Dans le même temps, la Cour européenne des droits de l’homme, saisie d’une demande de mesure provisoire7 par les parents et membres de la fratrie de Vincent Lambert, signifia à la France de suspendre l’application de l’arrêt du Conseil d’Etat8. La Cour doit en effet se prononcer sur la question de l’arrêt des soins du patient au titre des articles 2 (droit à la vie), 3 (interdiction de la torture), 8 (droit au respect de la vie privée et familiale) et 6§1 (droit à un procès équitable dans un délai raisonnable) de la Convention européenne des droits de l’homme. La décision de la CEDH est considérablement attendue par chaque partie comme en témoigne notamment une tribune signée, dans le journal « Le Monde » ce 5 septembre 2014, par des proches de Vincent Lambert et des personnalités du monde politique et civil, demandant ainsi au pouvoir public de faire pression sur la CEDH pour ne pas faire durer une procédure déjà bien trop longue9. Au cours des 26 pages d’observations rendues par l’Etat français, le gouvernement réclame « une exception française pour déroger à la convention européenne des droits de l’homme ». Est mis en avant l’absence de consensus entre les différents Etats membres de l’Union européenne, la nécessité de laisser à l’Etat français une large marge d’appréciation ainsi que le contexte particulier de l’affaire rendant délicate une interprétation de la Cour en raison de sa jurisprudence antérieure. Les requérants que sont les parents et certains membres de la fratrie de Vincent Lambert devront répondre aux observations de la France au plus tard le 16 octobre pour que puisse ensuite être fixée une audience.
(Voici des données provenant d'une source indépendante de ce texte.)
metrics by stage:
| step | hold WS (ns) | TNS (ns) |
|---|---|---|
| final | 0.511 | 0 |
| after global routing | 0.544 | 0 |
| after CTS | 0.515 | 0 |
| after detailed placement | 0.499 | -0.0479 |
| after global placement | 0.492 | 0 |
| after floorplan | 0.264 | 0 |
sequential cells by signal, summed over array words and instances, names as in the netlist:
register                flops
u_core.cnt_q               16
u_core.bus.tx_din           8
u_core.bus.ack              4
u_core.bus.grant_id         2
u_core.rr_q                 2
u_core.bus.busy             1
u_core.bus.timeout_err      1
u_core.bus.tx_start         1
**config.mk**
```make
export PLATFORM = sky130hd
export DESIGN_NAME = cond_logic_banked
export DESIGN_NICKNAME = d
export VERILOG_FILES = /design/src/rtl/cond_logic_banked.sv
export SDC_FILE = /design/constraint.sdc
export NUM_CORES = 1
export LEC_CHECK = 0
export ABC_CLOCK_PERIOD_IN_PS = 6300
export CAP_MARGIN = 5
export CORE_MARGIN = 1
export CORE_UTILIZATION = 51
export CTS_BUF_LIST = sky130_fd_sc_hd__clkbuf_8
export CTS_CLUSTER_SIZE = 16
export DETAILED_ROUTE_END_ITERATION = 6
export DONT_BUFFER_PORTS = 1
export GPL_TIMING_DRIVEN = 0
export PLACE_DENSITY = 0.66
export SYNTH_ARGS = -nofsm -noshare
export SYNTH_HDL_FRONTEND = slang
export SYNTH_SLANG_ARGS = --single-unit
```
**constraint.sdc**
```tcl
create_clock -name clk -period 6.3 [get_ports clk]
set_clock_uncertainty 0.05 [all_clocks]
set_input_delay 1.575 -clock clk [delete_from_list [all_inputs] [get_ports clk]]
set_output_delay 1.575 -clock clk [all_outputs]
set_load 0.05 [all_outputs]
```
### src/rtl/fill_datapath.sv
// fill_datapath: raster-order frame-buffer fill stage for the VGA fill controller.
// Issues one write per pixel (colour-bar test pattern or black) over a
// valid/ready write port and raises f once the last pixel has been accepted.
module fill_datapath #(
  parameter int H_RES   = 160,
  parameter int V_RES   = 120,
  parameter int ADDR_W  = 15,
  parameter int COLOR_W = 12
) (
  input  logic               clk,
  input  logic               reset,
  input  logic               en_counter,
  input  logic               y_reset,
  input  logic               s,
  input  logic               wr_ready,
  output logic               wr_en,
  output logic [ADDR_W-1:0]  wr_addr,
  output logic [COLOR_W-1:0] wr_data,
  output logic               f
);

  localparam int BAR_W = H_RES / 8;
  localparam int X_W   = (H_RES > 1) ? $clog2(H_RES) : 1;
  localparam int Y_W   = (V_RES > 1) ? $clog2(V_RES) : 1;
  localparam int C_W   = (BAR_W > 1) ? $clog2(BAR_W) : 1;

  localparam logic [X_W-1:0] X_LAST = X_W'(H_RES - 1);
  localparam logic [Y_W-1:0] Y_LAST = Y_W'(V_RES - 1);
  localparam logic [C_W-1:0] C_LAST = C_W'(BAR_W - 1);

  logic [X_W-1:0]    x;
  logic [Y_W-1:0]    y;
  logic [ADDR_W-1:0] addr_cnt;
  logic [2:0]        bar;
  logic [C_W-1:0]    col;
  logic              issued_all;

  logic load;
  logic issue;

  // Eight-entry RGB444 colour-bar table.
  function automatic logic [11:0] bar_color(input logic [2:0] idx);
    case (idx)
      3'd0:    bar_color = 12'hFFF;
      3'd1:    bar_color = 12'hFF0;
      3'd2:    bar_color = 12'h0FF;
      3'd3:    bar_color = 12'h0F0;
      3'd4:    bar_color = 12'hF0F;
      3'd5:    bar_color = 12'hF00;
      3'd6:    bar_color = 12'h00F;
      default: bar_color = 12'h000;
    endcase
  endfunction

  // Output register may reload when empty or when its write is being accepted.
  always_comb begin
    load  = !wr_en || wr_ready;
    issue = load && en_counter && !issued_all && !f;
  end

  // Pixel walk, output register and frame-complete flag.
  always_ff @(posedge clk) begin
    if (reset) begin
      x          <= '0;
      y          <= '0;
      addr_cnt   <= '0;
      bar        <= '0;
      col        <= '0;
      issued_all <= 1'b0;
      wr_en      <= 1'b0;
      wr_addr    <= '0;
      wr_data    <= '0;
      f          <= 1'b0;
    end else if (y_reset) begin
      // Restart drops any pending write, even one being accepted this cycle.
      x          <= '0;
      y          <= '0;
      addr_cnt   <= '0;
      bar        <= '0;
      col        <= '0;
      issued_all <= 1'b0;
      wr_en      <= 1'b0;
      f          <= 1'b0;
    end else begin
      // Once issued_all is set the only write still in flight is the last pixel.
      if (wr_en && wr_ready && issued_all) begin
        f <= 1'b1;
      end
      if (load) begin
        if (issue) begin
          wr_en    <= 1'b1;
          wr_addr  <= addr_cnt;
          wr_data  <= s ? '0 : bar_color(bar);
          addr_cnt <= addr_cnt + 1'b1;
          if (x == X_LAST) begin
            x   <= '0;
            bar <= '0;
            col <= '0;
            if (y == Y_LAST) begin
              issued_all <= 1'b1;
            end else begin
              y <= y + 1'b1;
            end
          end else begin
            x <= x + 1'b1;
            if (col == C_LAST) begin
              col <= '0;
              bar <= bar + 1'b1;
            end else begin
              col <= col + 1'b1;
            end
          end
        end else begin
          wr_en <= 1'b0;
        end
      end
    end
  end

endmodule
La décision finale de la CEDH devrait donc avoir un fort retentissement dans le domaine du droit à la vie. Ne serait-il pas ainsi judicieux d’enjoindre au législateur européen de la nécessité de trancher cette question et d’harmoniser les différentes législations des Etats membres pour éviter à nouveau ce genre de situations ? Affaire à suivre….
Lucille Dupont
1 Article R 4127-37 du Code de la santé publique.
2 Article L 1110-5 du Code de la santé publique.
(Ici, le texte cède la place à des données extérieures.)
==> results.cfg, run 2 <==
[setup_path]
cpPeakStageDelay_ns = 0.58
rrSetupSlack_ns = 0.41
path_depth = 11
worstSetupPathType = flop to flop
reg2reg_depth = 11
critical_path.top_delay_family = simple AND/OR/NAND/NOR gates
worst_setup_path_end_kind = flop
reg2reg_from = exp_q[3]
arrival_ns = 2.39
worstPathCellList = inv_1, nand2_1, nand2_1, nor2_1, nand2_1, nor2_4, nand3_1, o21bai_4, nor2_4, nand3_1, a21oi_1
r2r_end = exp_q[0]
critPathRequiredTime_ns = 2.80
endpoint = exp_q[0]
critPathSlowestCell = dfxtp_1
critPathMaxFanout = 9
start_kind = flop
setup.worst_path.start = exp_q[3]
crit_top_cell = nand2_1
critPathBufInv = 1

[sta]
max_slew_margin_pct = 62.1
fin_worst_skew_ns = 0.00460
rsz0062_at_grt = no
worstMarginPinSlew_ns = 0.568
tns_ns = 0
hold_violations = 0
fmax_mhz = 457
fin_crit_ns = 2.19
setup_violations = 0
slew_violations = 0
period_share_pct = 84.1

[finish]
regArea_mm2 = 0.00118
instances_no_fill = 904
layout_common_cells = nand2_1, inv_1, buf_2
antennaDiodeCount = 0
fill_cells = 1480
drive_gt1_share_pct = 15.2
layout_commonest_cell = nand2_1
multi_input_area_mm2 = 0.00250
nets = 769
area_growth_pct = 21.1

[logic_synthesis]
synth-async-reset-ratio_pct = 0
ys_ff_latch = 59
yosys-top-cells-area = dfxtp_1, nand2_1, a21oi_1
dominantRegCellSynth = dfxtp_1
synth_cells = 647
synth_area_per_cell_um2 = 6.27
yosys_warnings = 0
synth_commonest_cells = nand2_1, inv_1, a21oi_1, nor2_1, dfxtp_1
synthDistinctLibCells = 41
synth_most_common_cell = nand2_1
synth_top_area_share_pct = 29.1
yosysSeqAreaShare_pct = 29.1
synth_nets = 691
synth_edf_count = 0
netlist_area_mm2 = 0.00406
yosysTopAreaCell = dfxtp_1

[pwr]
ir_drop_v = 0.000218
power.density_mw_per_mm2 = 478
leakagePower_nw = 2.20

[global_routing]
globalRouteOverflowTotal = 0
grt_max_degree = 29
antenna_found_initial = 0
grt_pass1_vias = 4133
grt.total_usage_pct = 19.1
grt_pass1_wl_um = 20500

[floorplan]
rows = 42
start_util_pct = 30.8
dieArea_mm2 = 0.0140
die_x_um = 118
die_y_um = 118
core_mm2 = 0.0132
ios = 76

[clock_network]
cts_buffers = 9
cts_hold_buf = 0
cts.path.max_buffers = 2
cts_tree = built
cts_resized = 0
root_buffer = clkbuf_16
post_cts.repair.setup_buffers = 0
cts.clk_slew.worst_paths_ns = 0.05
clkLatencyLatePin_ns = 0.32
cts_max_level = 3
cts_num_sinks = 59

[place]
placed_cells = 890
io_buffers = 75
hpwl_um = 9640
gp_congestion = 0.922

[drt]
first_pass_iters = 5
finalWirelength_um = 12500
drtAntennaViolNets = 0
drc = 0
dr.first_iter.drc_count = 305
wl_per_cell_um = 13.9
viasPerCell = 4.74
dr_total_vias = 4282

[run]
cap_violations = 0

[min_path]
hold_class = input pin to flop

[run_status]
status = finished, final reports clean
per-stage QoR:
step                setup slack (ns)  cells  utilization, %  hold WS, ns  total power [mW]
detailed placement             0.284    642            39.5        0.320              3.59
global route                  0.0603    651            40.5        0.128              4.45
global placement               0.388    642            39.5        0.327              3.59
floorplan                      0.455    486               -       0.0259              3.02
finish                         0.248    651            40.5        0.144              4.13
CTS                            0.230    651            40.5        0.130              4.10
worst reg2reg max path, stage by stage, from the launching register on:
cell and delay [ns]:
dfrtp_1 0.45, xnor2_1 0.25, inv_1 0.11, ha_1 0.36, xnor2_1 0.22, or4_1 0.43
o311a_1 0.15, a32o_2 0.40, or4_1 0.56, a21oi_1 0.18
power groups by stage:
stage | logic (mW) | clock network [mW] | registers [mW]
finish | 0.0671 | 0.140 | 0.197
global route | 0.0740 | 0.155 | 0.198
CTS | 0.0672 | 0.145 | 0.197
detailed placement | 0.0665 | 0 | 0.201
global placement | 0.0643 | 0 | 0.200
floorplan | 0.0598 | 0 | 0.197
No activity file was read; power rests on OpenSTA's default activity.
File: src/rtl/mips_pkg.sv
// Shared definitions for the multicycle MIPS control unit: state encoding,
// opcode/funct values, ALU control codes and datapath select codes.
package mips_pkg;

  // BNEEX sits last so every other state keeps its encoding in both builds.
  typedef enum logic [3:0] {
    FETCH   = 4'd0,
    DECODE  = 4'd1,
    MEMADR  = 4'd2,
    MEMRD   = 4'd3,
    MEMWB   = 4'd4,
    MEMWR   = 4'd5,
    RTYPEEX = 4'd6,
    RTYPEWB = 4'd7,
    BEQEX   = 4'd8,
    ADDIEX  = 4'd9,
    ADDIWB  = 4'd10,
    JEX     = 4'd11
`ifdef MIPS_BNE_EN
    ,BNEEX  = 4'd12
`endif
  } state_t;

  localparam logic [5:0] OP_RTYPE = 6'b000000;
  localparam logic [5:0] OP_LW    = 6'b100011;
  localparam logic [5:0] OP_SW    = 6'b101011;
  localparam logic [5:0] OP_BEQ   = 6'b000100;
  localparam logic [5:0] OP_BNE   = 6'b000101;
  localparam logic [5:0] OP_ADDI  = 6'b001000;
  localparam logic [5:0] OP_J     = 6'b000010;

  localparam logic [5:0] F_ADD = 6'b100000;
  localparam logic [5:0] F_SUB = 6'b100010;
  localparam logic [5:0] F_AND = 6'b100100;
  localparam logic [5:0] F_OR  = 6'b100101;
  localparam logic [5:0] F_SLT = 6'b101010;

  localparam logic [2:0] ALU_AND = 3'b000;
  localparam logic [2:0] ALU_OR  = 3'b001;
  localparam logic [2:0] ALU_ADD = 3'b010;
  localparam logic [2:0] ALU_SUB = 3'b110;
  localparam logic [2:0] ALU_SLT = 3'b111;

  localparam logic [1:0] ALUOP_ADD   = 2'b00;
  localparam logic [1:0] ALUOP_SUB   = 2'b01;
  localparam logic [1:0] ALUOP_FUNCT = 2'b10;

  localparam logic [1:0] SRCB_B     = 2'b00;
  localparam logic [1:0] SRCB_FOUR  = 2'b01;
  localparam logic [1:0] SRCB_IMM   = 2'b10;
  localparam logic [1:0] SRCB_IMMSH = 2'b11;

  localparam logic [1:0] PC_ALU    = 2'b00;
  localparam logic [1:0] PC_ALUOUT = 2'b01;
  localparam logic [1:0] PC_JUMP   = 2'b10;

endpackage

File: src/rtl/alu_decoder.sv
// Maps the coarse aluop class plus funct onto the 3-bit ALU control code.
// funct_illegal flags an unknown funct regardless of aluop.
module alu_decoder
  import mips_pkg::*;
(
  input  logic [1:0] aluop,
  input  logic [5:0] funct,
  output logic [2:0] alucontrol,
  output logic       funct_illegal
);

  logic [2:0] funct_ctrl;

  always_comb begin
    funct_ctrl    = ALU_ADD;
    funct_illegal = 1'b0;
    case (funct)
      F_ADD:   funct_ctrl = ALU_ADD;
      F_SUB:   funct_ctrl = ALU_SUB;
      F_AND:   funct_ctrl = ALU_AND;
      F_OR:    funct_ctrl = ALU_OR;
      F_SLT:   funct_ctrl = ALU_SLT;
      default: funct_illegal = 1'b1;
    endcase
  end

  always_comb begin
    case (aluop)
      ALUOP_ADD: alucontrol = ALU_ADD;
      ALUOP_SUB: alucontrol = ALU_SUB;
      default:   alucontrol = funct_ctrl;
    endcase
  end

endmodule
File: config.mk
export PLATFORM = sky130hd
export DESIGN_NAME = bk_restoring_divider
export DESIGN_NICKNAME = d
export VERILOG_FILES = /design/src/rtl/bk_restoring_divider.sv
export SDC_FILE = /design/constraint.sdc
export NUM_CORES = 1
export LEC_CHECK = 0
export ABC_AREA = 1
export BUFFER_PORTS_ARGS = -buffer_cell sky130_fd_sc_hd__buf_4
export CAP_MARGIN = 20
export CORE_MARGIN = 2
export CORE_UTILIZATION = 35
export CTS_BUF_LIST = sky130_fd_sc_hd__clkbuf_4
export DETAILED_ROUTE_END_ITERATION = 7
export GPL_TIMING_DRIVEN = 0
export PLACE_DENSITY = 0.54
export SYNTH_ARGS = -nofsm -noshare
export SYNTH_HDL_FRONTEND = slang
export SYNTH_SLANG_ARGS = --single-unit
File: constraint.sdc
create_clock -name clk -period 1.8 [get_ports clk]
set_input_delay 0.54 -clock clk [delete_from_list [all_inputs] [get_ports clk]]
set_output_delay 0.54 -clock clk [all_outputs]
set_load 0.01 [all_outputs]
3 TA Châlons-en-Champagne, 16 mai 2013, ordonnance n° 1300740.
4 TA Châlons-en-Champagne, 16 janvier 2014, pourvoi n° 1400029.
5 CE, 14 février 2014, Mme F… I… et autres, pourvois n° 375081, 375090, 375091.
6 CE, 24 juin 2014, Mme F…I…et autres, pourvois n° 375081, 375090, 375091.
7 Les mesures provisoires sont des mesures d’urgence qui, selon la pratique constante de la Cour, ne s’appliquent que lorsqu’il y a un risque imminent de dommage irréparable (article 39 du règlement de la CEDH). En ce sens, voir les fiches thématiques de la CEDH sur son site internet.
8 CEDH, Pierre Lambert et autres contre France, requête n° 46043/14.